During the day we also have small breaks in between rehearsals where I have a quick snack to replenish my energy.

Where there any memorable event or incident that motivated you to continue in this industry?

In 2009, I had the opportunity to compete in the Genée International Ballet Competition.  Also in that same year, I was accepted into English National Ballet School where I was surrounded by other talented, aspiring young dancers; we all shared the common goal of becoming professional dancers. This created a healthy learning environment where we motivated and supported one another and, in additional to that, the city of London had a very rich culture, hence we had many opportunities to watch world class companies, thus further motivating and inspiring us to better ourselves.

What is your role in Swan Lake, and have you played this part in Swan Lake before?

I have two roles in this production.  I am a Swan in Act II and IV, and one of the 6 Princesses in Act III.

This is my first time performing this iconic ballet, so all the roles are very new to me.

How do you prepare well for you role in Swan Lake?

The fundamental base of Swan Lake is the Corps de Ballet.  The Swans are an integral part of the story because they are always protecting the Swan Queen, Odette. Personally, I feel that I need to be very familiar and know the story really well, so that I am able to better portray my role in the ballet.  Some of the sections require a lot of stamina, and the rehearsal process makes us physically and mentally stronger.

What do you feel is your takeaway in the process of rehearsing for Swan Lake – this could be anything related to personal growth or Swan Lake itself.

Being a member of the Corps de Ballet, there are many instances where we have to be in perfect lines and formations whilst we are dancing.

A great amount of discipline and spatial awareness are required to make these formations very clear to the audience. The Swans dance a great deal in this ballet, often remaining onstage for extended periods of time. This means that our stamina and endurance levels must be of a high level. With this being my first time performing Swan Lake, I feel like the rehearsals are beneficial in training me in these aspects.

There are different variations of Swan Lake, what is SDT’s version of it?

There are usually two variations of the story – one is a happy ending and the other is a tragic ending.

In SDT’s version that we will be performing, Prince Siegfried and Odette, the two leading characters fall in love, defeat the evil sorcerer and live happily ever after against all odds.

What does Swan Lake/ballet represent or mean to you?

Swan Lake is one of the most iconic and famous full length classical ballets of all time.  This ballet really shows off the technical strength and artistic quality of the entire company because of how demanding it is. Being able to perform this full length ballet shows that SDT has achieved a very high standard as a company.

Ballet is a big part of my life; it is the one thing I have a lot of passion for and have committed myself to.  I am always thankful that I am able to do what I love as my job. No matter how challenging it gets, I still feel motivated and ready for the day ahead.

What is your opinion on perfection in ballet – does such a thing exist?

When I was young, I was motivated by “practice makes perfect”.  As I matured, I realised that perfection in ballet means being able to execute movements and portray emotions to the best of my ability.

In order to achieve that, I not only need to work hard, but also be open to constructive criticisms.  Perfection in ballet is very personal; everyone has their own individual opinions on what it means to be perfect.

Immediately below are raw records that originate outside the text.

==> src/rtl/uart_tester_pkg.sv <==
// Shared types and default sizing for the FPGA tester's UART-side blocks.
package uart_tester_pkg;

  typedef logic [7:0] byte_t;

  typedef enum logic {
    ARB_IDLE = 1'b0,
    ARB_OWN  = 1'b1
  } arb_state_t;

  localparam int UART_ARB_NREQ      = 2;
  localparam int UART_ARB_MAX_BURST = 16;

endpackage

==> src/rtl/uart_tx_arb_rr_pick.sv <==
// Rotate-priority selector: first requester at or after ptr_i (mod N) wins.
module rr_pick #(
  parameter int N  = 2,
  parameter int IW = (N > 1) ? $clog2(N) : 1
) (
  input  logic [N-1:0]  req_i,
  input  logic [IW-1:0] ptr_i,
  output logic [N-1:0]  onehot_o,
  output logic [IW-1:0] idx_o,
  output logic          any_o
);

  logic [IW-1:0] cand;

  always_comb begin
    // NOTE: every output gets a default before the loop so no path leaves a
    // value unassigned, which would otherwise infer a latch.
    onehot_o = '0;
    idx_o    = '0;
    any_o    = 1'b0;
    cand     = '0;
    for (int k = 0; k < N; k++) begin
      cand = IW'((int'(ptr_i) + k) % N);
      if (!any_o && req_i[cand]) begin
        any_o          = 1'b1;
        onehot_o[cand] = 1'b1;
        idx_o          = cand;
      end
    end
  end

endmodule

==> src/rtl/uart_tx_arb.sv <==
// Packet-level round-robin arbiter sharing one UART TX byte interface
// between NREQ byte-stream requesters.
module uart_tx_arb
  import uart_tester_pkg::*;
#(
  parameter int NREQ      = UART_ARB_NREQ,
  parameter int MAX_BURST = UART_ARB_MAX_BURST
) (
  input  logic              clk,
  input  logic              rst_n,
  input  logic [NREQ-1:0]   req_valid,
  input  logic [8*NREQ-1:0] req_data,
  input  logic [NREQ-1:0]   req_last,
  output logic [NREQ-1:0]   req_ready,
  output logic              tx_valid,
  output logic [7:0]        tx_data,
  input  logic              tx_ready,
  output logic [NREQ-1:0]   grant,
  output logic              busy
);

  localparam int IW = (NREQ > 1) ? $clog2(NREQ) : 1;
  localparam int CW = $clog2(MAX_BURST + 1);

  arb_state_t      state_q;
  logic [NREQ-1:0] grant_q;
  logic            busy_q;
  logic [IW-1:0]   owner_q;
  logic [IW-1:0]   rr_ptr_q;
  logic [IW-1:0]   rr_ptr_d;
  logic [CW-1:0]   beat_cnt_q;

  logic [NREQ-1:0] pick_onehot;
  logic [IW-1:0]   pick_idx;
  logic            pick_any;

  byte_t           req_bytes [NREQ];
  logic            owning;
  logic            own_valid;
  logic            beat;
  logic            release_beat;

  rr_pick #(.N(NREQ), .IW(IW)) u_pick (
    .req_i    (req_valid),
    .ptr_i    (rr_ptr_q),
    .onehot_o (pick_onehot),
    .idx_o    (pick_idx),
    .any_o    (pick_any)
  );

  always_comb begin
    for (int i = 0; i < NREQ; i++) req_bytes[i] = req_data[8*i +: 8];
  end

  assign owning    = (state_q == ARB_OWN);
  assign own_valid = req_valid[owner_q];
  assign beat      = owning && own_valid && tx_ready;
  // The burst cap releases on the MAX_BURST-th beat, so beat_cnt never wraps.
  assign release_beat = beat && (req_last[owner_q] || (beat_cnt_q == CW'(MAX_BURST - 1)));
  assign rr_ptr_d  = (owner_q == IW'(NREQ - 1)) ? '0 : owner_q + 1'b1;

  assign tx_valid  = owning && own_valid;
  assign tx_data   = owning ? req_bytes[owner_q] : '0;
  assign req_ready = grant_q & {NREQ{tx_ready}};
  assign grant     = grant_q;
  assign busy      = busy_q;

  // NOTE: all state here is sequential and uses non-blocking assignments so
  // every register samples pre-edge values regardless of statement order.
  always_ff @(posedge clk) begin
    if (!rst_n) begin
      state_q    <= ARB_IDLE;
      grant_q    <= '0;
      busy_q     <= 1'b0;
      owner_q    <= '0;
      rr_ptr_q   <= '0;
      beat_cnt_q <= '0;
    end else begin
      case (state_q)
        ARB_IDLE: begin
          if (pick_any) begin
            state_q    <= ARB_OWN;
            grant_q    <= pick_onehot;
            busy_q     <= 1'b1;
            owner_q    <= pick_idx;
            beat_cnt_q <= '0;
          end
        end
        ARB_OWN: begin
          // Release always passes through IDLE, giving one dead cycle between grants.
          if (release_beat) begin
            state_q    <= ARB_IDLE;
            grant_q    <= '0;
            busy_q     <= 1'b0;
            rr_ptr_q   <= rr_ptr_d;
            beat_cnt_q <= '0;
          end else if (beat) begin
            beat_cnt_q <= beat_cnt_q + 1'b1;
          end
        end
        default: state_q <= ARB_IDLE;
      endcase
    end
  end

endmodule

==> config.mk <==
export PLATFORM = sky130hd
export DESIGN_NAME = uart_tx_arb
export DESIGN_NICKNAME = d
export VERILOG_FILES = /design/src/rtl/uart_tester_pkg.sv /design/src/rtl/uart_tx_arb_rr_pick.sv /design/src/rtl/uart_tx_arb.sv
export SDC_FILE = /design/constraint.sdc
export NUM_CORES = 1
export LEC_CHECK = 0
export ABC_CLOCK_PERIOD_IN_PS = 2300
export CORE_MARGIN = 4
export CORE_UTILIZATION = 37
export CTS_CLUSTER_SIZE = 14
export DETAILED_ROUTE_END_ITERATION = 8
export PLACE_DENSITY_LB_ADDON = 0.08
export SLEW_MARGIN = 10
export SYNTH_ARGS = -nofsm -noshare
export SYNTH_HDL_FRONTEND = slang
export SYNTH_SLANG_ARGS = --single-unit
==> constraint.sdc <==
create_clock -name clk -period 2.3 [get_ports clk]
set_clock_uncertainty 0.05 [all_clocks]
set_input_delay 0.46 -clock clk [delete_from_list [all_inputs] [get_ports clk]]
set_output_delay 0.46 -clock clk [all_outputs]
set_load 0.02 [all_outputs]
Word level (Yosys, flattened, before mapping)
Index checks and enable logic that the tools add are counted.
{ "totals": {"ff_bits": 11, "out_inout_bits": 14, "wordCells": 71} }
{ "classes": {"addsub": 3, "magnitude_cmp": 6, "eq_ne": 4, "muxes": 36, "bitwise_logic": 4, "reduce_logical": 12} }
{ "ops": {"columns": ["operator", "count"], "rows": [
  ["two-way mux 8 bit", 4],
  ["two-way mux 1 bit", 19],
  ["two-way mux 5 bit", 3],
  ["one-hot mux 5 bit (2 select lines)", 1],
  ["two-way mux 2 bit", 4],
  ["AND reduction 2 bit", 4],
  ["logical AND 1 bit", 6],
  ["less-than comparator 1 x 2 -> 1 bit, second input constant", 3],
  ["adder 5 x 1 -> 5 bit, second input constant", 1],
  ["== test 5 x 4 -> 1 bit, second input constant", 1],
  ["one-hot mux 1 bit (2 select lines)", 2],
  ["one-hot mux 2 bit (2 select lines)", 1],
  ["inequality test 3 x 1 -> 1 bit, second input constant", 1],
  ["adder 1 bit, second input constant", 2],
  ["AND 2 bit", 1],
  ["demux 1 bit (select 1 bit)", 2],
  ["greater-or-equal comparator 1 bit, second input constant", 2],
  ["greater-or-equal comparator 2 bit, second input constant", 1],
  ["inequality test 2 x 1 -> 1 bit, second input constant", 1],
  ["inequality test 2 bit, second input constant", 1],
  ["NOT 1 -> 2 bit", 1],
  ["bitwise OR 2 bit", 1],
  ["zero test 1 bit", 1],
  ["logical OR 1 bit", 1],
  ["NOT 1 bit", 1]
]} }

Logic depth before layout (Yosys ltp)
{ "depth": {"ltp_word": 9, "depth_mapped": 6, "ltp_nobuf": 6} }

Modules after synthesis
From an unflattened synthesis, not the netlist that was laid out.
{ "unflattened": {"hier_cells": 83, "area_unflattened_um2": 724.4} }
{ "modules_own_cells": {"columns": ["mod", "instances", "cells_each", "area_each_um2", "seq_area_each_um2"], "rows": [
  ["uart_tx_arb", 1, 78, 691.9, 220.2],
  ["rr_pick", 1, 5, 32.5, 0.0]
]} }

Worst setup path before layout
Ideal clock, no wire load.
{ "synth_path": {"path_kind": "reg-to-reg", "startpoint": "register beat_cnt_q[0]", "endpoint": "register beat_cnt_q[3]", "arrival_ps": 1698, "setup_slack_ps": 482, "path_stages_with_launch": 7, "path_buffers": 0, "path_cell_list": "dfxtp_1 > ha_1 > and3_1 > ha_1 > or2_1 > or4_1 > a21oi_1"} }
{ "synth_between": {"elab_chain_len": 5, "word_cells_on_any_way": 9, "classes_between": "add/sub (1); eq/ne (2); mux (3); reduce/logical (3)"} }
{ "synth_rtl": {"columns": ["element", "line", "rtl"], "rows": [
  ["start, declared", "uart_tx_arb.sv:31", "logic [CW-1:0] beat_cnt_q;"],
  ["start signal, assigned", "uart_tx_arb.sv:98", "beat_cnt_q <= beat_cnt_q + 1'b1;"],
  ["parallel branches: the longest is 5 deep, another holds adder 5 x 1 -> 5 bit", null, null]
]} }
Several ways; the timed one is not identified. The select of a mux whose other input is x is not followed.
A chain may end at the register's enable or synchronous reset.

Final worst setup path
{ "layout_path": {"startpoint": "input tx_ready", "endpoint": "output req_ready[0]"} }
{ "layout_between": {"elab_chain_len": 1} }
{ "layout_rtl": {"columns": ["element", "line", "rtl"], "rows": [
  ["start, declared", "uart_tx_arb.sv:17", "input logic tx_ready,"],
  ["AND 2 bit", "uart_tx_arb.sv:64", "assign req_ready = grant_q & {NREQ{tx_ready}};"],
  ["end, declared", "uart_tx_arb.sv:14", "output logic [NREQ-1:0] req_ready,"]
]} }
Every way passes these cells.

==> summary.md <==
| Metric | Value |
|---|---|
| DRT iter0 DRCs | 7 |
| Share of layout cells above drive strength 1 | 8.730% |
| Post-route clock period utilization | 94.86% |
| Slew @ Worst Pin | 0.4542 ns |
| Final worst slack | 0.1182 ns |
| Worst IR Drop VDD | roughly 0.32 mV |
| Via count | 732 |
| Mean Syn Cell Area | 8.240 um^2 |
| CP max stage delay | 0.60 ns |
| Top Family by Delay on Critical Path | buffers and inverters |
| Syn Inst Count | 82 |
| Drt wl/cell | 12.50 um |
| Die X | 50.73 um |
| Post-Layout Cell Count | ~150 |
| Crit path DAT | between 1.5 and 2 ns |
| Total core area | approximately 0.0017 mm^2 |
| Most used cell, CP | clkdlybuf4s50_1 |
| DRC violation count after routing | 0 |
| Fmax | 0.4583 GHz |
| Flop2flop setup slack | 0.29 ns |
| Final setup fails | 0 |
| Number of global-route vias before repair | 675 |
| Final instance area | ~0.0012 mm^2 |
| Number of library cell types mapped by synthesis | 30 |
| Post-layout util | 66.74% |
| CP Data Required Time | 1.79 ns |
| First-pass GRT wire length | 3056 um |
| Clk slew on worst S/H paths | 0.07 ns |
| Initial antenna violation count | 0 |
| Final setup TNS | 0 ns |
| Port bufs | 36 |
| Hold_buf cts | 0 |
| Reg2Reg Depth | 5 |
| CP cell instances | clkdlybuf4s50_1 > and2_1 > clkdlybuf4s50_1 |
| Clk buf depth | 2 |
| YS warnings | 0 |
| RR Endpoint | beat_cnt_q[3] |
| Critical hold path startpoint | beat_cnt_q[4] |
| Slowest stage cell, crit path | clkdlybuf4s50_1 |
| Initial Utilization | 39.13% |
| Gr ovfl total | 0 |
| Overall Power | 500.3 uW |
| Antenna Nets Post-Route | 0 |
| RSZ-0062 raised after global routing | no |
| CTS resizes | 1 |
| Syn nets | 107 |
| Hold Path Sink | beat_cnt_q[4] |
| Buf/Inv on CP | 2 |
| Most frequent cells in the layout | clkdlybuf4s50_1, dfxtp_1, mux2i_1, nor2b_1 |
| Post-placement cell count | 147 |
| Layout net count | 152 |
| Max_cap viols | 0 |
| Reg2reg start | owner_q |
| Clock tree from TritonCTS | done |
| Largest net degree at the start of global routing | 11 |
| Slew margin rel. | 69.61% |
| Root Buffer | clkbuf_4 |
| Ant diodes | 0 |
| Placer Congestion | around 0.8 |
| Hold crit path type | register to register |
| Pre-CTS worst setup slack | 0.009745 ns |
| # IOs | 37 |
| Setup CP Type | input port to primary output |
| Clk_lat worst skew | 0.27 ns |
| Critical Path Fanout Max | 3 |
| DP Area | 0.001107 mm^2 |
| Worst hold slack | between 0.4 and 0.5 ns |
| Vias per std cell | a little under 5 |
| Lkg Pwr | 0.5292 nW |
| GRT Total Usage | between 10% and 20% |
| Die Area | 0.002574 mm^2 |
| Post-CTS setup buffer count | 0 |
| Commonest non-fill, non-tap cell in the layout | clkdlybuf4s50_1 |
| Layout overhead on the synthesized area | 70.56% |
| Post-synthesis sequential area ratio | 32.59% |
| WHS Path Cells | 2 |
| # rows | 15 |
| Hold Fails Final Rpt | 0 |
| FF+latch count, synth | 11 |
| WL final | 1888 um |
| Synthesized cell area | 675.6 um^2 |
| Htree depth | 1 |
| Clock Sinks | 11 |
| Slew Limit Fails | 0 |
| Pwr dens | about 430 mW/mm^2 |
| CP startpoint kind | input port |
| CP Capture Type | primary output |
| Tmin final | between 2 and 2.5 ns |
| Die height | 50.73 um |
| Inserted Clock Buffers | 3 |
| DP HPWL | around 1500 um |
| Status | finished clean |
| Drt first pass iters | 4 |
[flip-flops by register name, summed over array words and instances (netlist names)]
register / flops
beat_cnt_q: 5
grant: 2
busy: 1
owner_q: 1
owning: 1
rr_ptr_q: 1
[where the power goes]
group | switching [mW] | internal, mW
sequential | 0.00513 | 0.198
clock | 0.0686 | 0.0672
combinational | 0.0713 | 0.0902
total | 0.145 | 0.355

For me, if I am able to execute clean and precise technique alongside true emotions, I will have perfected my craft that much more.

What do you think are the similarities or differences between a male and female dancer’s techniques?

Both male and female dancers require strong classical technique, clean lines and a proficient sense of artistry in their dancing.

Male dancers require a very strong masculine presence, high elevation and upper body strength for partnering.

Despite these, they also need a certain degree of elegance, a very important attribute that is generally associated with female dancers. Female dancers tend to be more graceful and fluid in their movements.